Does a 50Hz choke on 60Hz power system cause noise?

Using a line choke (inductor) that was designed for 50 Hertz on a 60 Hertz power system would appear to be an error/omission on the part of the designer/engineer but it can work satisfactorily if it is applied correctly and operated within its ratings: volts/hertz, voltage, current, harmonics, volt-second balance, temperature, etc.

The high levels of noise can be due to many factors. The most likely are harmonic currents produced by the drive, excessive saturation if it uses an iron core, loose or shorted windings, loose core iron, loose housing or bracing, etc.

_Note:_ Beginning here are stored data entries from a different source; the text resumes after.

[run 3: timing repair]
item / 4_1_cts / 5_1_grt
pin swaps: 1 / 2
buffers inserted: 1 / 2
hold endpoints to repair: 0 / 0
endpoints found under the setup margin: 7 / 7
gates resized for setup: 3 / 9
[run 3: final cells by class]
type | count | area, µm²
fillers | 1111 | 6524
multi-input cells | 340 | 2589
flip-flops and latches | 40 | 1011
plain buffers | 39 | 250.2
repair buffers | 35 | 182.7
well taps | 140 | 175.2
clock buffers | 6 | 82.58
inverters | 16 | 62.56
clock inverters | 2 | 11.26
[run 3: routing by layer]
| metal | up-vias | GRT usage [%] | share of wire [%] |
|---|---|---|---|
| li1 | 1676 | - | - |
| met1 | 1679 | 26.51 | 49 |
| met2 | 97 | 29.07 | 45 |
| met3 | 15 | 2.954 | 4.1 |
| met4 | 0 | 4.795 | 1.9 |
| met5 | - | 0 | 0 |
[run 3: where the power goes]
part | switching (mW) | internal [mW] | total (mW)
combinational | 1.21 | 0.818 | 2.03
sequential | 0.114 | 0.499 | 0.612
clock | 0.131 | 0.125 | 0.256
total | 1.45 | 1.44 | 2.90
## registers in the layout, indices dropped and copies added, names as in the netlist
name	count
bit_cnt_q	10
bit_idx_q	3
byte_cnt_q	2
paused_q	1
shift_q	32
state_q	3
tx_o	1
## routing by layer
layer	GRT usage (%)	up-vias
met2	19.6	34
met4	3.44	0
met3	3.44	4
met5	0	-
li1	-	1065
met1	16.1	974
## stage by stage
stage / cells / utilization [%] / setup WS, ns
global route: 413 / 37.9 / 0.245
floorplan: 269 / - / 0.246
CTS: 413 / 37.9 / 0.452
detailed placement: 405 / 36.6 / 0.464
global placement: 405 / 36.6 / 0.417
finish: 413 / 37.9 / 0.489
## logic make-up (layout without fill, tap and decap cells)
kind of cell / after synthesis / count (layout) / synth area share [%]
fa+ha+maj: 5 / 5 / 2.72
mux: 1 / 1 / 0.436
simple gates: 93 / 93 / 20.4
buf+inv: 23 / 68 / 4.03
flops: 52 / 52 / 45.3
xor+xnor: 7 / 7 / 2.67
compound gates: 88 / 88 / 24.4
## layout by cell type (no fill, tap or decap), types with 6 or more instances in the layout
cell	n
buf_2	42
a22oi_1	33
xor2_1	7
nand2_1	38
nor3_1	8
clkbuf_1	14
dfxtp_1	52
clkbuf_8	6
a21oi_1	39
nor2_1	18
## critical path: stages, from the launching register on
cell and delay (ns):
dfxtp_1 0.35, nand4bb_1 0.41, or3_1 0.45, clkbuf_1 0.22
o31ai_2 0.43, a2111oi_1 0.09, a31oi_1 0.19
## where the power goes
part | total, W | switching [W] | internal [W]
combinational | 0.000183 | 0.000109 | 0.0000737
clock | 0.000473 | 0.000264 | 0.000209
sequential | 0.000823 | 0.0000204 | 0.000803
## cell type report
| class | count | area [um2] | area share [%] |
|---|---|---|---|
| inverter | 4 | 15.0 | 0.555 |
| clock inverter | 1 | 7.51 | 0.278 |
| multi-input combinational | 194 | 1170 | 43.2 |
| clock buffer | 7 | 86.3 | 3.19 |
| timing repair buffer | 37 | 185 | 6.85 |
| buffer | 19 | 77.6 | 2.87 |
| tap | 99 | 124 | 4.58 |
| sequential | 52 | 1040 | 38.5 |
--- src/rtl/fb_filter_engine_xform.sv ---
// fb_pixel_xform: combinational per-pixel transform.
//   mode   (in,  2)        : MODE_PASS / MODE_INV / MODE_THR / MODE_GRAY
//   pixel  (in,  PIXEL_W)  : source pixel {R,G,B}
//   result (out, PIXEL_W)  : transformed pixel
// Optional feature macro: FB_FILTER_GRAYSCALE_EN. When undefined, MODE_GRAY
// falls back to pass-through and no grayscale logic exists.
module fb_pixel_xform
  import fb_filter_engine_pkg::*;
#(
  parameter int THRESH = 23
) (
  input  logic [1:0]         mode,
  input  logic [PIXEL_W-1:0] pixel,
  output logic [PIXEL_W-1:0] result
);

  // Channel sum is at most 45, so 6 bits hold it without overflow.
  function automatic logic [PIXEL_W-1:0] thresh_fn(input logic [PIXEL_W-1:0] p);
    logic [5:0] sum;
    sum = {2'b00, p[11:8]} + {2'b00, p[7:4]} + {2'b00, p[3:0]};
    return (int'(sum) >= THRESH) ? {PIXEL_W{1'b1}} : {PIXEL_W{1'b0}};
  endfunction

`ifdef FB_FILTER_GRAYSCALE_EN
  // Luma approximation (R + 2G + B) / 4; the sum peaks at 60 so 6 bits suffice.
  function automatic logic [PIXEL_W-1:0] gray_fn(input logic [PIXEL_W-1:0] p);
    logic [5:0] y_sum;
    logic [3:0] y;
    y_sum = {2'b00, p[11:8]} + {1'b0, p[7:4], 1'b0} + {2'b00, p[3:0]};
    y     = y_sum[5:2];
    return {y, y, y};
  endfunction
`endif

  always_comb begin
    result = pixel;
    case (mode)
      MODE_PASS: result = pixel;
      MODE_INV:  result = pixel ^ {PIXEL_W{1'b1}};
      MODE_THR:  result = thresh_fn(pixel);
`ifdef FB_FILTER_GRAYSCALE_EN
      MODE_GRAY: result = gray_fn(pixel);
`else
      MODE_GRAY: result = pixel;
`endif
      default:   result = pixel;
    endcase
  end

endmodule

I came across a 4.16 kV tuning inductor used in a harmonic filter once that was so loud than you had to plug your ears to stand next to it and you could not have a conversation while standing in the room. We de-energized it to find that one of the phases had developed a fault and burned open producing a single phase condition. The inductor continued to be operated for years in this condition and the operators thought it was normal because it always sounded the same - loud enough to make your ears bleed. The windings and core iron were all loose and flopping around caused by years of excessive vibration.

Removing the line inductor could cause the drive to function differently than designed and might result in damage to the switching semiconductors used in the rectifier and inverter power stages. You should consult with the manufacturer.

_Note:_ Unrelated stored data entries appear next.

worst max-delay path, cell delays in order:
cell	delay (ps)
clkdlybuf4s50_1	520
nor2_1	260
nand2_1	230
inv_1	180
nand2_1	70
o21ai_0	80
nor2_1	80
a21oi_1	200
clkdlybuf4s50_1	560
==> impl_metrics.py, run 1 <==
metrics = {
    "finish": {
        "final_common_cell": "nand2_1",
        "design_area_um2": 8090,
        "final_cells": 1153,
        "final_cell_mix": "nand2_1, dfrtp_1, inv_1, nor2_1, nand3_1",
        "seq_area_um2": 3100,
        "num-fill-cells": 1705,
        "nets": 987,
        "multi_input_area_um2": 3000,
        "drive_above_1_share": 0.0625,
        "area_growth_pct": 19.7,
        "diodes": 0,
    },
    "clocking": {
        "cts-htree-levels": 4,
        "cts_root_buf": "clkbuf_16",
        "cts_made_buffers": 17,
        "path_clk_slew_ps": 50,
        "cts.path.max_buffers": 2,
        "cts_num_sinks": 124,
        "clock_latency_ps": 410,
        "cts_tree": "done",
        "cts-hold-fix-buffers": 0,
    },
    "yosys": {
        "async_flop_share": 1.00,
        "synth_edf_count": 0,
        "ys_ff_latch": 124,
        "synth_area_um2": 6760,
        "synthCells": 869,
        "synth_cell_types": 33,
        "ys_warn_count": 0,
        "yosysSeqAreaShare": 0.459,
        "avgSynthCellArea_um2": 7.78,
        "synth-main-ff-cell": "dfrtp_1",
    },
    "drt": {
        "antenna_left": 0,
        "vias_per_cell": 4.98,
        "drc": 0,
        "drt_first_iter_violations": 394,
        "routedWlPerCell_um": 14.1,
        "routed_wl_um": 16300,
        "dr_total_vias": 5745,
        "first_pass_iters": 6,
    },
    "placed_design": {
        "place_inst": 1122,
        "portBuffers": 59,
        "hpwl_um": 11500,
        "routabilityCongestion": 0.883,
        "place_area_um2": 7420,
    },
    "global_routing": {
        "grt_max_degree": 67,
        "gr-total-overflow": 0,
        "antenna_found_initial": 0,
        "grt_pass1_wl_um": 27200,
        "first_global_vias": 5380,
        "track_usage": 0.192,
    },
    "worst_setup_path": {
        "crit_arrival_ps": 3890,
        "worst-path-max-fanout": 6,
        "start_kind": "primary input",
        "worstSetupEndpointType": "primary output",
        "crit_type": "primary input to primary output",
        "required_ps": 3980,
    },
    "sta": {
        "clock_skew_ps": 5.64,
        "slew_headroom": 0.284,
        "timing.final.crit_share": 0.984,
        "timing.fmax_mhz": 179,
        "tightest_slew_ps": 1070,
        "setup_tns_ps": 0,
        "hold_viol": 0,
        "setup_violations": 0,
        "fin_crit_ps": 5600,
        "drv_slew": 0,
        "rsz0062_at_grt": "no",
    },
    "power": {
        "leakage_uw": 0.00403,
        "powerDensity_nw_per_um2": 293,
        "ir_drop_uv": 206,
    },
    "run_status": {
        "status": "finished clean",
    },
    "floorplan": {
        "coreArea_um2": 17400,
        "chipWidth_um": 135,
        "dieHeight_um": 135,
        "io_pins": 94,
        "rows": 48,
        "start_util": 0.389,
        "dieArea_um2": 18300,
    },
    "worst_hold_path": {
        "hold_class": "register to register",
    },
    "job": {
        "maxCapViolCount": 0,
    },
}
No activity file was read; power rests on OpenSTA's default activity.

If the motor drive power converter is configured as a boost converter or active front end (AFE), the line inductor on the AC side of the rectifier serves three purposes: (1) to store and release energy to the load through volt-second balance; (2) to reduce the DC current ripple; and (3) to reduce the current harmonics which flow back into the 50Hz/60Hz AC system.

It is a good idea to include an audible noise maximum limit when specifying line inductors. You might check the original specification that was used to procure the drive to see if a noise limit was specified. If it was not, the supplier was free to design with the objective of minimizing costs in the selection of components, ratings and loadings.

You might also consider questioning the 50 Hz nameplate being used in a 60 Hz system and ask them to justify their design calculations to you. If they reveal that the inductor is operating within the design limits for the 60 Hz application, the issue might be poor quality in workmanship and manufacturing. Replacing the inductor with one that is designed to operate at a reduced noise level may prove to be the solution. In the meantime, you will have to wear good hearing protection.